June 7, 2021 11:00 pm Published by Leave your thoughts

Taking The Time To Sit Back And Read Ask Iwata With A Nice Cup Of Tea

Playing video games has always been one of my favorite past times but every now and again, I do love to pick up and read a good book. From novels to non-fiction, encyclopedias, and the occasional manga, I love the way the words evolve and tell a story, recount true events, or provide information and insight on a particular subject.

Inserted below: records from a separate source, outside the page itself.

==> src/rtl/chunked_sub_if.sv <==
// Operand/result handshake bundle for chunked_sub. The master side supplies
// operands and consumes results; the slave side is the subtractor.
interface chunked_sub_if #(
    parameter int N = 32
) ();

    logic         in_valid;
    logic         in_ready;
    logic [N-1:0] a;
    logic [N-1:0] b;
    logic         bin;
    logic         out_valid;
    logic         out_ready;
    logic [N-1:0] diff;
    logic         bout;
    logic         ovf;

    modport master (
        output in_valid, a, b, bin, out_ready,
        input  in_ready, out_valid, diff, bout, ovf
    );

    modport slave (
        input  in_valid, a, b, bin, out_ready,
        output in_ready, out_valid, diff, bout, ovf
    );

endinterface

==> src/rtl/chunked_sub_sub_chunk.sv <==
// Combinational W-bit ripple-borrow slice: {o_bo, o_d} = i_x - i_y - i_bi.
module sub_chunk #(
    parameter int W = 8
) (
    input  logic [W-1:0] i_x,
    input  logic [W-1:0] i_y,
    input  logic         i_bi,
    output logic [W-1:0] o_d,
    output logic         o_bo
);

    always_comb begin
        logic w_b;
        // NOTE: blocking assignments here model the borrow rippling bit by bit;
        // every output gets a default first so no latch is inferred.
        w_b = i_bi;
        o_d = '0;
        for (int i = 0; i < W; i++) begin
            o_d[i] = i_x[i] ^ i_y[i] ^ w_b;
            w_b    = (~i_x[i] & i_y[i]) | (~(i_x[i] ^ i_y[i]) & w_b);
        end
        o_bo = w_b;
    end

endmodule

==> src/rtl/chunked_sub.sv <==
// Multi-cycle subtractor: one shared W-bit borrow slice walks the K chunks of
// the registered operands, carrying the borrow in a register between cycles.
module chunked_sub
    import chunked_sub_pkg::*;
#(
    parameter int N = 32,
    parameter int W = 8
) (
    input  logic           clk,
    input  logic           rst,
    chunked_sub_if.slave   io_bus
);

    localparam int K    = num_chunks(N, W);
    localparam int IDXW = idx_width(K);
    localparam int SELW = (K > 1) ? $clog2(K) : 1;

    generate
        if (N % W != 0) begin : g_bad_width
            $error("chunked_sub: N must be a multiple of W");
        end
    endgenerate

    state_t               r_state;
    logic [K-1:0][W-1:0]  r_a;
    logic [K-1:0][W-1:0]  r_b;
    logic [K-1:0][W-1:0]  r_diff;
    logic                 r_brw;
    logic [IDXW-1:0]      r_idx;
    logic                 r_out_valid;
    logic                 r_bout;
    logic                 r_ovf;

    logic [SELW-1:0]      w_sel;
    logic                 w_last;
    logic                 w_accept;
    logic [W-1:0]         w_d;
    logic                 w_bo;

    assign w_sel    = r_idx[SELW-1:0];
    assign w_last   = (r_idx == IDXW'(K - 1));
    assign w_accept = io_bus.in_valid & io_bus.in_ready;

    sub_chunk #(.W(W)) u_sub_chunk (
        .i_x  (r_a[w_sel]),
        .i_y  (r_b[w_sel]),
        .i_bi (r_brw),
        .o_d  (w_d),
        .o_bo (w_bo)
    );

    // NOTE: operand registers carry no reset; they are only read in BUSY,
    // which is reachable solely through a capture that overwrites them.
    always_ff @(posedge clk) begin
        if (w_accept) begin
            r_a <= io_bus.a;
            r_b <= io_bus.b;
        end
    end

    always_ff @(posedge clk) begin
        if (rst) begin
            r_state     <= ST_IDLE;
            r_out_valid <= 1'b0;
            r_diff      <= '0;
            r_bout      <= 1'b0;
            r_ovf       <= 1'b0;
            r_idx       <= '0;
            r_brw       <= 1'b0;
        end else begin
            case (r_state)
                ST_IDLE: begin
                    if (io_bus.in_valid) begin
                        r_brw   <= io_bus.bin;
                        r_idx   <= '0;
                        r_state <= ST_BUSY;
                    end
                end
                ST_BUSY: begin
                    r_diff[w_sel] <= w_d;
                    r_brw         <= w_bo;
                    r_idx         <= r_idx + IDXW'(1);
                    if (w_last) begin
                        // Overflow uses the sign of the final diff, i.e. the top bit of this slice.
                        r_bout      <= w_bo;
                        r_ovf       <= (r_a[K-1][W-1] ^ r_b[K-1][W-1])
                                     & (r_a[K-1][W-1] ^ w_d[W-1]);
                        r_out_valid <= 1'b1;
                        r_state     <= ST_DONE;
                    end
                end
                ST_DONE: begin
                    if (io_bus.out_ready) begin
                        r_out_valid <= 1'b0;
                        r_state     <= ST_IDLE;
                    end
                end
                default: r_state <= ST_IDLE;
            endcase
        end
    end

    assign io_bus.in_ready  = (r_state == ST_IDLE) & ~rst;
    assign io_bus.out_valid = r_out_valid;
    assign io_bus.diff      = r_diff;
    assign io_bus.bout      = r_bout;
    assign io_bus.ovf       = r_ovf;

endmodule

Now, I know talking about books doesn’t seem to have much place to be on a website about Nintendo and video games but as you can probably tell from the title, this particular book that I will be talking about actually has just as much right as any, especially when the book is about Satoru Iwata, the most beloved president of Nintendo.

Ask Iwata

Ask Iwata is a collection of Satoru Iwata’s reflections of his life that was published on a website called Hobo Nikkan Itoi Shinbun and from the Iwata Asks column of the Nintendo Website. The book covers a lot of Iwata’s professional life and how he went from making a game on a programmable calculator to a game developer at HAL Laboratory and all the way to becoming President of Nintendo.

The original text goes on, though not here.